Die Bundesrepublik Deutschland ist ein Staat, in dem die Vertreter des Machtgedankens, den sie natürlich verschleiern und mit einem humanen Anstrich versehen, rein personell gesehen das Übergewicht haben, sei es in der Verwaltung, in der Polizei, in der Justiz und natürlich vor allem in der mächtigen Militärmaschine. Insofern ist Mißtrauen, besser gesagt, großes Mißtrauen gegenüber der deutschen Politik nicht unberechtigt. Statt aber die Lehren aus den Erfahrungen der beiden Weltkriege zu ziehen und jedweder Politik zu entsagen, die sich auf das Schwert stützt, haben einflußreiche Kreise in Deutschland wieder begonnen, Verantwortung auf der Welt zu übernehmen, Stärke zu zeigen und Waffen einzusetzen. Dabei bewegen sich diejenigen, welche von einer "aktiven Außenpolitik" sprechen, ganz in den Bahnen jener deutscher Kriegsideologen, die mit ihrer einseitigen und theoretischen Fixierung auf den machtpolitischen Gedanken ("Wo gehobelt wird, da fallen auch Späne!") zum Schrecken und Ärgernis für ganz Europa geworden sind. Und natürlich tun sie auch heute so, als könne man mit Waffen Probleme lösen und die Welt befrieden. Das Gegenteil ist noch immer der Fall gewesen.

General Berthold von Deimling, der im Ersten Weltkrieg vor Verdun zum Pazifisten wurde, stellt in seinen Lebenserinnerungen (Berlin 1931) fest, daß der Krieg kein Gebot kennt. Und er fährt fort (ich zitiere): "Das wird immer so bleiben, so lange es Kriege gibt. Wer sich gegen diese Erkenntnis auflehnt, der helfe mit, den Krieg als Mittel der Politik zu bekämpfen und auszurotten."

Der Kampf gegen den Krieg beginnt und endet vor seiner Entfesselung, aber auch hier bedeutet es eine Irreführung, wenn nicht die Wurzeln bloßgelegt werden, aus denen letzten Endes alles Kriegführen emporschießt: Kapitalismus, Imperialismus, Nationaldünkel, Militarismus usw. - alles das trägt dazu bei, ist aber nur Wurzelgeäst. Die Hauptwurzel ist und bleibt das "Ich", der Mensch selber mit seiner Auffassung, daß es, statt den Weg der Verständigung zu gehen, durchaus rechtens sei, dem sogenannten "Feind" eins auf den Kopf zu geben und ihn gar auszulöschen, daß Macht vor Recht gehe, wenn es denn den eigenen Interessen nützt. Wohin er es auf diesem Weg gebracht haben, zeigen uns der Erste und der Zweite Weltkrieg zur Genüge. Ohne den Allmachtsanspruch und die Allmachtsphantasien vieler einflußreicher Deutscher in Politik, Wirtschaft, Justiz, Verwaltung und Militär wäre es niemals zu einer solchen Hochrüstung im 20. Jahrhundert gekommen, wie wir es erlebt haben.

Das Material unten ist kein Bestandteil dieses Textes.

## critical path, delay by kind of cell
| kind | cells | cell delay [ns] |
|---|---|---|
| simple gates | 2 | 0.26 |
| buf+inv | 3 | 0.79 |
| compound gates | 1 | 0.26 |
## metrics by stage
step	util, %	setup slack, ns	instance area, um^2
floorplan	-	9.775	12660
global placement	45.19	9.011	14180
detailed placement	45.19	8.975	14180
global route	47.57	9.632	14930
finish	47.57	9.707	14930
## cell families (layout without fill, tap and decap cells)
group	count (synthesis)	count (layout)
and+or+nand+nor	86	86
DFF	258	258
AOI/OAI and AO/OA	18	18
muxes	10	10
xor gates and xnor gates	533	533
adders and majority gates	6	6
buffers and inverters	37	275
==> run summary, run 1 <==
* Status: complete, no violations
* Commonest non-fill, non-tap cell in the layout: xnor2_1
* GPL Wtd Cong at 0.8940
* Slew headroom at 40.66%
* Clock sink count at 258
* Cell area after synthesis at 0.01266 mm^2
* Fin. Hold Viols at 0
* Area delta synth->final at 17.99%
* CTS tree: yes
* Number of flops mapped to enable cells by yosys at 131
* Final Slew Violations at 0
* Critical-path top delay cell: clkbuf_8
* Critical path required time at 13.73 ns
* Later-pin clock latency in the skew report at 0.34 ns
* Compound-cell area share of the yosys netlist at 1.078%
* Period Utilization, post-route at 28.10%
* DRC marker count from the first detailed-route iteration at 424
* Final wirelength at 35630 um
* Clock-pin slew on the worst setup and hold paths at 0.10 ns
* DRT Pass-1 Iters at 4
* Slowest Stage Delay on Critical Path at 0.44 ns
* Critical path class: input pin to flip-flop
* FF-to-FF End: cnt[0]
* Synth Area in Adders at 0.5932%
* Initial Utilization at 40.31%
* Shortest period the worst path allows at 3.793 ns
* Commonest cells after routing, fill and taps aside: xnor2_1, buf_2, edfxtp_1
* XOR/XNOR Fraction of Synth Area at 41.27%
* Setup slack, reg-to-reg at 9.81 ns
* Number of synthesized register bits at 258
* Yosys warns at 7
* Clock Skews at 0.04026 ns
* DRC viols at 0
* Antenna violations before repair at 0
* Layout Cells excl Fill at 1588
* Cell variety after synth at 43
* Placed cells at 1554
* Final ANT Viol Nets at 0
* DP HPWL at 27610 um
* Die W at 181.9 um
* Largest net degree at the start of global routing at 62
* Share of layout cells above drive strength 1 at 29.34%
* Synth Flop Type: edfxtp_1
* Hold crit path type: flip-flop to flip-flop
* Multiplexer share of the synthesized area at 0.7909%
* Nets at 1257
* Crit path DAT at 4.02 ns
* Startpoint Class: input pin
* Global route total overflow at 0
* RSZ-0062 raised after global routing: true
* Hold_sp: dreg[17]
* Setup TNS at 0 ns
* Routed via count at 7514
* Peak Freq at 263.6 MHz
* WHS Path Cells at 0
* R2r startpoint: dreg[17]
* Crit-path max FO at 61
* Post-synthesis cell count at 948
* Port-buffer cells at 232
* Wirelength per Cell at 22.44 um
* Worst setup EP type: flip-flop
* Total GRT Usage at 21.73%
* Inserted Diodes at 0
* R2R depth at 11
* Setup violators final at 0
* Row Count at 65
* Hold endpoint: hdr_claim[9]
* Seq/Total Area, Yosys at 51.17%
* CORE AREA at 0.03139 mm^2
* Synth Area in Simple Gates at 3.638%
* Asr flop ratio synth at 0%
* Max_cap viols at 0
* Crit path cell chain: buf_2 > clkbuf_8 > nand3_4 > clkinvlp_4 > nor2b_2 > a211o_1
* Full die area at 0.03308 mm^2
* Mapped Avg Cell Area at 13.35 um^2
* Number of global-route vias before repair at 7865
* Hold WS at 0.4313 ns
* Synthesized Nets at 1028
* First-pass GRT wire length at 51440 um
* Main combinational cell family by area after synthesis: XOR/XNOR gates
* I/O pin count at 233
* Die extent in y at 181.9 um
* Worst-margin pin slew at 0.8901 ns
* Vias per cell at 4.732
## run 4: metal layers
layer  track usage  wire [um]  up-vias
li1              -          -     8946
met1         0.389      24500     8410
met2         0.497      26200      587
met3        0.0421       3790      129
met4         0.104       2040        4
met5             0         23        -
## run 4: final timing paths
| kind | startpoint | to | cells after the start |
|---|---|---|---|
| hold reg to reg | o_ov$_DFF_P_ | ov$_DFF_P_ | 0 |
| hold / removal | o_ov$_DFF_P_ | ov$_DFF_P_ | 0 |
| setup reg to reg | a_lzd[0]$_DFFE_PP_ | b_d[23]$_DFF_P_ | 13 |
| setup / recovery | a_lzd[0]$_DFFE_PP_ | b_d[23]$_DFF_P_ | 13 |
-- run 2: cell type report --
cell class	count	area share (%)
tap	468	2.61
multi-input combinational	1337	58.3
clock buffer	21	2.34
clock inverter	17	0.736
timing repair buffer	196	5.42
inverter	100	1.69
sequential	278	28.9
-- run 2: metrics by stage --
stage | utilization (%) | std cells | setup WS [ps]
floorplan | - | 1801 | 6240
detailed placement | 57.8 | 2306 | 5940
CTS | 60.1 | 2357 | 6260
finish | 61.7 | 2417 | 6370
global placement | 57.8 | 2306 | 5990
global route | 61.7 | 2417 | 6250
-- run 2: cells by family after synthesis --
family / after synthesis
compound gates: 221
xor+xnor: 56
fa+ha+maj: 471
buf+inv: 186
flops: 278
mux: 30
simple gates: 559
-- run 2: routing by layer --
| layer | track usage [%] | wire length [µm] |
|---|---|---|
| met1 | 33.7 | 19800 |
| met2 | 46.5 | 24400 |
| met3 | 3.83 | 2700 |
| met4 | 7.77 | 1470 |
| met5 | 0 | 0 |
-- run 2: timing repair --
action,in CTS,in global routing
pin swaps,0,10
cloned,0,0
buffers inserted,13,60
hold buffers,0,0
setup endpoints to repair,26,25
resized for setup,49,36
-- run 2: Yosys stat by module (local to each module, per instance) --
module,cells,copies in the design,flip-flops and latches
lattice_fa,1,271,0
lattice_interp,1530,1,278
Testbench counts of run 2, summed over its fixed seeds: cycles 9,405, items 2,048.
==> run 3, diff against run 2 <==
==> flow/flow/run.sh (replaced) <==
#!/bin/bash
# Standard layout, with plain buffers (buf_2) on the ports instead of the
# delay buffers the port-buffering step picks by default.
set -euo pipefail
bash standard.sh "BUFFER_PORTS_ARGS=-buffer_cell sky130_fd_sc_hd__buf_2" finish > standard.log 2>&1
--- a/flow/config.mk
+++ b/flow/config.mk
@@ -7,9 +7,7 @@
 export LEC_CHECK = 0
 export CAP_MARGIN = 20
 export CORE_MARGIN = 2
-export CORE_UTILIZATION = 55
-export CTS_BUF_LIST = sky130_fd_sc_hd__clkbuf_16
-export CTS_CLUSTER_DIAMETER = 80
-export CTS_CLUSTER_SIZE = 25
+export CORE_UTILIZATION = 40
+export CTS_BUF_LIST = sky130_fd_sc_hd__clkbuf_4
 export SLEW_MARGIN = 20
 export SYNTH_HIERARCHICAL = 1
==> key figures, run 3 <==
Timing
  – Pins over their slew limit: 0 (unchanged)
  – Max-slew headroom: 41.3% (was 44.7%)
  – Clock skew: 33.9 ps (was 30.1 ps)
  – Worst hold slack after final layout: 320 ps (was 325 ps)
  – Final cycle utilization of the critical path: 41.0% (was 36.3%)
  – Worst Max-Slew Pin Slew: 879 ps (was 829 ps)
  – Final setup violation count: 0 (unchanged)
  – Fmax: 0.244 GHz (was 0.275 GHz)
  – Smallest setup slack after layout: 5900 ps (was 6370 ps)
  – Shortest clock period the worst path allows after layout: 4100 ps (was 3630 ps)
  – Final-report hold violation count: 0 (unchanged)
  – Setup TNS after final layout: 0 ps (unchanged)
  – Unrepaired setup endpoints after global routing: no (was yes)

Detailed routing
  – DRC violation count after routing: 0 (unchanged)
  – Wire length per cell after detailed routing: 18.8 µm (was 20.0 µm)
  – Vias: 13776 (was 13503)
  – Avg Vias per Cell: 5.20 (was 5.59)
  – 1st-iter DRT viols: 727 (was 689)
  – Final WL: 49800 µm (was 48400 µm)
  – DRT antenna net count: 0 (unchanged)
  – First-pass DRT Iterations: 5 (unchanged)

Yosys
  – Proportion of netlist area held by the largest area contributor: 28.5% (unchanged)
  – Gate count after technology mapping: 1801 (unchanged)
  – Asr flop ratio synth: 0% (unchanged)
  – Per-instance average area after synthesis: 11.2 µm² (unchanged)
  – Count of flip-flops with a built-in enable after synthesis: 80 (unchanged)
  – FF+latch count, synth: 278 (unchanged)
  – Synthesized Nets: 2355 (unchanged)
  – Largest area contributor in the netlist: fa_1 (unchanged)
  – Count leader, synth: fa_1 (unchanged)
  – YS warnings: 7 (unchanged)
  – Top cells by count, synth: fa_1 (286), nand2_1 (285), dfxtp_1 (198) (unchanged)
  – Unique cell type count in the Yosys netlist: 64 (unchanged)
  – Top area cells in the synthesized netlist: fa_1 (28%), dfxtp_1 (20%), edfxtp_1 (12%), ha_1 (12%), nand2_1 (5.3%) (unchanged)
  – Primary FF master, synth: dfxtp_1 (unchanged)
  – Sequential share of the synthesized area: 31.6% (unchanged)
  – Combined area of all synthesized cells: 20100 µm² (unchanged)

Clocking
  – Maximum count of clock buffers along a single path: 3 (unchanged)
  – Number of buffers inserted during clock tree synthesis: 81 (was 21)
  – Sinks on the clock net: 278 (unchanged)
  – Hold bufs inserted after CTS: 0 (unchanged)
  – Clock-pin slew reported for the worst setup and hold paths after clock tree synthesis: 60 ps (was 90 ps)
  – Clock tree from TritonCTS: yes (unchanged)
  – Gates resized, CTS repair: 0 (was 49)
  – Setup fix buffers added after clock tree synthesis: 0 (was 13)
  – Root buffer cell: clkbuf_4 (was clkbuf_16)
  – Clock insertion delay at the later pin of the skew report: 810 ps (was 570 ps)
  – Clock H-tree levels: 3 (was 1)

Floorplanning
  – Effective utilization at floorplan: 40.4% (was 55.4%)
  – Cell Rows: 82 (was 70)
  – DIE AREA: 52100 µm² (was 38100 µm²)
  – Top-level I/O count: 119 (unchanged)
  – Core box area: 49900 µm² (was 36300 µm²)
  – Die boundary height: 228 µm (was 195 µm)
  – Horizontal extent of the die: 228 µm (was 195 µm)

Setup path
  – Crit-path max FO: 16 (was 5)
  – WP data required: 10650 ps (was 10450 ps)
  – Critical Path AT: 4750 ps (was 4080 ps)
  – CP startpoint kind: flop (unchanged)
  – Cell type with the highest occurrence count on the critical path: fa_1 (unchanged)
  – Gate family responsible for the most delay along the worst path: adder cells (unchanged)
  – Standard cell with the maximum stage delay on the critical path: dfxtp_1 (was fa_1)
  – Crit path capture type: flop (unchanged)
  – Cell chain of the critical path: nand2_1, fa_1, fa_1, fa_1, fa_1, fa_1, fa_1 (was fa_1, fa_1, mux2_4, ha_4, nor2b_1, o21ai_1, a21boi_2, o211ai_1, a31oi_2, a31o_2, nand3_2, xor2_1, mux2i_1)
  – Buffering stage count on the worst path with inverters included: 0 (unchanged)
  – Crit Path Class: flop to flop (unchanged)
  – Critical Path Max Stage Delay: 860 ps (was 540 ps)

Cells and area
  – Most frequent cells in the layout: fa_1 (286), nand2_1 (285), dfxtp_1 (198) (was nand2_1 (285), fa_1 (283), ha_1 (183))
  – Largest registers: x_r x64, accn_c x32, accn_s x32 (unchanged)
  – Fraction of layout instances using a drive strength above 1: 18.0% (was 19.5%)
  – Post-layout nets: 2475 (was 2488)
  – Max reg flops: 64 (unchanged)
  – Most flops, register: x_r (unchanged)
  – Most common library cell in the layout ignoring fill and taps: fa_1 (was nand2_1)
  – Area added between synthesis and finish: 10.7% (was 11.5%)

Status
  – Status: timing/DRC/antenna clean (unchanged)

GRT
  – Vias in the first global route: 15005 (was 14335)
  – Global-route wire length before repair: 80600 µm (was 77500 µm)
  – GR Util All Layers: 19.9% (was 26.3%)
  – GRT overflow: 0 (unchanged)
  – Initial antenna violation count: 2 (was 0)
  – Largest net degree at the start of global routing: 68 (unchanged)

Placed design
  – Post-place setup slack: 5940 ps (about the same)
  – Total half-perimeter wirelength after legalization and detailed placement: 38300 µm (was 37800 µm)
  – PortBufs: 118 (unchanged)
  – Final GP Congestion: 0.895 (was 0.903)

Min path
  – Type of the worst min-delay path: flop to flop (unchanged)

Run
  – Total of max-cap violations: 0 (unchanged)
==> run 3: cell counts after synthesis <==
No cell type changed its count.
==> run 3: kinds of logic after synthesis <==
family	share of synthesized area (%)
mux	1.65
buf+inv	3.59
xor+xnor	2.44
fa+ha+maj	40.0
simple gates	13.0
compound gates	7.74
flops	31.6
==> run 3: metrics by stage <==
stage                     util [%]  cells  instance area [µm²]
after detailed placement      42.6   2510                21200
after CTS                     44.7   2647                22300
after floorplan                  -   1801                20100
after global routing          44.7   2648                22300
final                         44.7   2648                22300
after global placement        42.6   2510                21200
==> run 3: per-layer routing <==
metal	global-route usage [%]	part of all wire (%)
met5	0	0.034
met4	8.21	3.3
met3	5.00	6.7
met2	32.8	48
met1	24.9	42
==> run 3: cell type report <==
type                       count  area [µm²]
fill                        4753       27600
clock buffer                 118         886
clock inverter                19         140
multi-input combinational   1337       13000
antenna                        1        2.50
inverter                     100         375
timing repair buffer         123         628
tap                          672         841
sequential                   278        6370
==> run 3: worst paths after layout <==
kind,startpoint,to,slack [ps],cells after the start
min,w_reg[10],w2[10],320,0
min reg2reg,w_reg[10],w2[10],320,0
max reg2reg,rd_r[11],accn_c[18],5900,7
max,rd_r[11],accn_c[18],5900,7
This is an optimization exercise on Yosys and OpenROAD, whose aim is small area, a short achievable clock period and few clock cycles, not a production implementation.
In this exercise RTL edits were held to simulation tests only and were not proved equivalent to the original.
Power and IR drop assume default switching activity.

File: design/flow/flow/run.sh
#!/bin/bash
set -euo pipefail
HERE=$(pwd)
R=$HERE/orfs/results/sky130hd/rill_cost/base
ARGS=("BUFFER_PORTS_ARGS=-buffer_cell sky130_fd_sc_hd__buf_2"
      SETUP_SLACK_MARGIN=32.5 TNS_END_PERCENT=100)

bash standard.sh "${ARGS[@]}" synth > standard_synth.log 2>&1

cp "$R/1_2_yosys.v" "$HERE/standard_synth.v"
YOSYS=yosys
[[ -x "$FLOW_HOME/../tools/install/yosys/bin/yosys" ]] && YOSYS="$FLOW_HOME/../tools/install/yosys/bin/yosys"
DONT_USE=$(sed -n '/^export DONT_USE_CELLS/,/^$/p' "$FLOW_HOME/platforms/sky130hd/config.mk" | grep -o 'sky130_fd_sc_hd__[a-z0-9_]*' | tr '\n' ' ')
LIB_FILE="$FLOW_HOME/platforms/sky130hd/lib/sky130_fd_sc_hd__tt_025C_1v80.lib" \
STD_NETLIST="$HERE/standard_synth.v" OUT_NETLIST="$R/1_2_yosys.v" TOP="$FLOW_TOP" \
DONT_USE="$DONT_USE" ABC_D=6500 ABC_SCRIPT="$HERE/flow/remap.abc" \
    "$YOSYS" -c "$HERE/flow/remap.tcl" > remap.log 2>&1
rm -f "$R/1_synth.odb" "$R/1_synth.sdc"

bash standard.sh "${ARGS[@]}" finish > standard_finish.log 2>&1
File: design/flow/flow/remap.abc
strash
&get -n
&fraig -x
&put
scorr
dc2
strash
&get -n
&st
&dch -f -C 200
&nf -R 1000 -E 100 -C 32
&put
topo
stime -c
buffer -c
upsize -c
dnsize -c
File: design/flow/flow/remap.tcl
# Maps the standard synthesis's logic again with its registers left as
# they are. Every sequential cell (and the tie cell) is kept as a black box,
# so each register keeps its name and cell type; the gates between them are
# read as their library functions, flattened and mapped anew by ABC with
# flow/remap.abc, then tied off and buffered as the standard synthesis does.
set lib $::env(LIB_FILE)
yosys read_liberty -overwrite -ignore_miss_func -ignore_miss_dir -ignore_miss_data_latch $lib
set keep {}
foreach c [split [exec grep -o {sky130_fd_sc_hd__[a-z0-9_]*} $::env(STD_NETLIST) | sort -u] "\n"] {
    if {[regexp {__(dfx|edf|df|sdf|sedf|dl|conb)} $c]} { lappend keep $c }
}
puts "kept as black boxes: $keep"
yosys blackbox {*}$keep
yosys read_verilog $::env(STD_NETLIST)
yosys hierarchy -top $::env(TOP)
yosys flatten
yosys opt_clean
# the library's cells again, as black boxes, for the cells ABC places
yosys read_liberty -lib -nooverwrite -ignore_miss_dir -ignore_miss_data_latch $lib
yosys stat -liberty $lib
set du {}
foreach c $::env(DONT_USE) { lappend du -dont_use $c }
yosys abc -liberty $lib {*}$du -D $::env(ABC_D) -script $::env(ABC_SCRIPT)
yosys opt_clean -purge
yosys hilomap -singleton -hicell sky130_fd_sc_hd__conb_1 HI -locell sky130_fd_sc_hd__conb_1 LO
yosys insbuf -buf sky130_fd_sc_hd__buf_4 A X
yosys check -assert -mapped
yosys stat -liberty $lib
yosys write_verilog -noattr -nohex -nodec $::env(OUT_NETLIST)
File: design/flow/standard.sh
#!/bin/bash
# synth_recipe.tcl (not shown) runs the flow's synth.tcl, then flattens the netlist and writes it again
# the make line also repeats each setting of config.mk as NAME=value (left out here)
make -C /OpenROAD-flow-scripts/flow DESIGN_CONFIG=/design/flow/config.mk WORK_HOME=/design/flow/orfs CLKGATE_MAP_FILE= SYNTH_SCRIPT=/design/flow/synth_recipe.tcl "${@:-finish}"
File: design/flow/config.mk
export PLATFORM = sky130hd
export DESIGN_NAME = rill_cost
export DESIGN_NICKNAME = rill_cost
export VERILOG_FILES = /design/flow/design.v
export SDC_FILE = /design/flow/constraint.sdc
export NUM_CORES = 4
export LEC_CHECK = 0
export ABC_AREA = 1
export CAP_MARGIN = 20
export CORE_MARGIN = 2
export CORE_UTILIZATION = 40
export CTS_CLUSTER_DIAMETER = 50
export CTS_CLUSTER_SIZE = 80
export SLEW_MARGIN = 20
File: design/flow/constraint.sdc
create_clock -name core_clock -period 42.0 [get_ports {clk}]
set_input_delay 8.4000 -clock core_clock [delete_from_list [all_inputs] [get_ports {clk}]]
set_output_delay 8.4000 -clock core_clock [all_outputs]
set_load 0.01 [all_outputs]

Milliarden über Milliarden Dollar werden jährlich für Rüstung in allen Völkern ausgegeben. Zugleich herrscht in der Welt großer Mangel und Hunger. Die Menschen wollen lieber Brot - aber keine Bomben. Sage keiner, daß er nicht helfen oder nichts ändern kann. Auf jeden einzelnen kommt es an. Sprich mit Deinen Mitmenschen, führe ihnen die Bedrohung unseres Erdballs vor Augen, trage zum Abbau des Verfolgungsdenkens bei, benutze Deinen ganzen Einfluß auf Abgeordnete, Parteien, verantwortliche Regierungsstellen hier und in aller Welt, nehme Deine demokratische Pflicht wahr und demonstriere, daß Du Dich mitverantwortlich fühlst in der Gefahr für die Gesamtheit. Hiroshima, Nagasaki und die eigenen schmerzlichen Erfahrungen des Zweiten Weltkrieges mahnen, uns an diesem Tag erneut zu jenen zu bekennen, die in aller Welt im Gedenken an die Opfer die Ächtung und Abschaffung der Atomwaffen, die Einstellung aller Kernwaffenversuche und die allgemeine Abrüstung fordern.